You are viewing a plain text version of this content. The canonical link for it is here.

Posted to dev@lucene.apache.org by Adam Retter <ad...@googlemail.com> on 2014/12/16 14:54:22 UTC

Transactions multiplexing IndexWriter

Hey devs,

I am looking at making use of the two-phase commit approach available
in IndexWriter but the current architecture there does not quite fit
with what we want to achieve. It seems that I could build this atop
IndexWriter, however I wonder if there is either an existing
alternative that I have not discovered or whether it would be better
to contribute a patch to the Lucene project itself?

In my system I have many concurrent transactions and each of them
needs to make modifications to a single Lucene index in an atomic and
consistent manner.
If I had a single-thread (i.e. one concurrent transaction) for
example, I could access the IndexWriter instance, call addDocument or
whatever as many times as I like, call prepareForCommit and then
commit.

The main issue that I have is that if I let all concurrent
transactions use the same IndexWriter then I loose isolation, as a
commit of one transaction may write the partial pending updates of
another transaction.

Now I can see a naive solution for my application where I could add
all updates that I want to make to the index to a `pending list`, I
could then take an exclusive lock for the index writer, apply my
pending list to the index writer and then commit, finally releasing
the exclusive lock. Whilst I could get this working, the down-side is
that I have to implement and manage this `pending list` and applying
it to the index myself, and it comes at the cost of memory (or even
paging it to disk).

It seems likely to me that others before me have also had such a
requirement, does anything like this already exist in Lucene or would
it be desirable for me to contribute something? At a rough guess I
would imagine separating the IndexWriter from transaction content,
something like:

try(Transaction txn = indexWriter.beginTransaction()) {
   indexWriter.addDocument(txn, doc1);
   indexWriter.addDocument(txn, doc2);
   indexWriter.addDocument(txn, doc3);

  indexWriter.commit(txn);
}

The transaction could be automatically rolled-back in the close()
method called by try-with-resources if it has not been committed,
which would allow any exceptions to be cleanly handled by the caller.

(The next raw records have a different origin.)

## config.mk

```make
export PLATFORM = sky130hd
export DESIGN_NAME = lbm_macro_moments
export DESIGN_NICKNAME = d
export VERILOG_FILES = /design/src/rtl/lbm_pkg.sv /design/src/rtl/lbm_seq_divider.sv /design/src/rtl/lbm_macro_moments.sv
export SDC_FILE = /design/constraint.sdc
export NUM_CORES = 2
export LEC_CHECK = 0
export ABC_CLOCK_PERIOD_IN_PS = 40500
export CORE_MARGIN = 8
export CORE_UTILIZATION = 32
export CTS_CLUSTER_SIZE = 30
export DETAILED_ROUTE_END_ITERATION = 8
export GPL_TIMING_DRIVEN = 1
export PLACE_DENSITY = 0.52
export REMOVE_ABC_BUFFERS = 1
export SETUP_SLACK_MARGIN = 0.05
export SLEW_MARGIN = 5
export SYNTH_ARGS = -nofsm -noshare
export SYNTH_HDL_FRONTEND = slang
export SYNTH_SLANG_ARGS = --single-unit
```

## constraint.sdc

```tcl
create_clock -name CLOCK_50 -period 40.5 [get_ports CLOCK_50]
set_clock_uncertainty 0.2 [all_clocks]
set_input_delay 6.075 -clock CLOCK_50 [delete_from_list [all_inputs] [get_ports CLOCK_50]]
set_output_delay 6.075 -clock CLOCK_50 [all_outputs]
set_load 0.02 [all_outputs]
```
**config.mk**
```make
export PLATFORM = sky130hd
export DESIGN_NAME = fifo_serial_tx
export DESIGN_NICKNAME = d
export VERILOG_FILES = /design/src/rtl/fifo_serial_tx_pkg.sv /design/src/rtl/fifo_serial_tx_bit_timer.sv /design/src/rtl/fifo_serial_tx.sv
export SDC_FILE = /design/constraint.sdc
export NUM_CORES = 1
export LEC_CHECK = 0
export CELL_PAD_IN_SITES_DETAIL_PLACEMENT = 1
export CELL_PAD_IN_SITES_GLOBAL_PLACEMENT = 2
export CORE_MARGIN = 2
export CORE_UTILIZATION = 31
export CTS_CLUSTER_SIZE = 20
export DETAILED_ROUTE_END_ITERATION = 6
export PLACE_DENSITY_LB_ADDON = 0.08
export SYNTH_ARGS = -nofsm -noshare
export SYNTH_HDL_FRONTEND = slang
export SYNTH_HIERARCHICAL = 1
export SYNTH_SLANG_ARGS = --single-unit
export TNS_END_PERCENT = 30
```
**constraint.sdc**
```tcl
create_clock -name clk -period 3.5 [get_ports clk]
set_input_delay 0.35 -clock clk [delete_from_list [all_inputs] [get_ports clk]]
set_output_delay 0.35 -clock clk [all_outputs]
set_load 0.005 [all_outputs]
```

Does that make any sense, or am I way off?

Cheers Adam.

-- 
Adam Retter

skype: adam.retter
tweet: adamretter
http://www.adamretter.org.uk

---------------------------------------------------------------------
To unsubscribe, e-mail: dev-unsubscribe@lucene.apache.org
For additional commands, e-mail: dev-help@lucene.apache.org

Re: Transactions multiplexing IndexWriter

Posted by Michael McCandless <lu...@mikemccandless.com>.

On Thu, Jul 23, 2015 at 8:39 AM, Adam Retter <ad...@googlemail.com> wrote:

> Sorry for the very delayed reply. I had to put this on hold whilst I
> focused on another project. I am now revisiting this.

No problem, the internet never forgets!

> Would I be correct in thinking that IndexWriter.addIndexes only allows
> me to add entries to an existing index, i.e. if I wanted to remove
> entries this would not work for me.

That's correct.

> Also out of interest what happens
> for updates, where there are entries for the same key in the core
> index and in the new index for which I call addIndexes?

Then you would have 2 docs for a given key, i.e. the old one is not replaced.

It's logically as if you called IW.addDocument for all documents in
the index passed to IW.addIndexes.

Mike McCandless

http://blog.mikemccandless.com

---------------------------------------------------------------------
To unsubscribe, e-mail: dev-unsubscribe@lucene.apache.org
For additional commands, e-mail: dev-help@lucene.apache.org

Re: Transactions multiplexing IndexWriter

Posted by Adam Retter <ad...@googlemail.com>.

Thanks Michael,

Sorry for the very delayed reply. I had to put this on hold whilst I
focused on another project. I am now revisiting this.

Would I be correct in thinking that IndexWriter.addIndexes only allows
me to add entries to an existing index, i.e. if I wanted to remove
entries this would not work for me. Also out of interest what happens
for updates, where there are entries for the same key in the core
index and in the new index for which I call addIndexes?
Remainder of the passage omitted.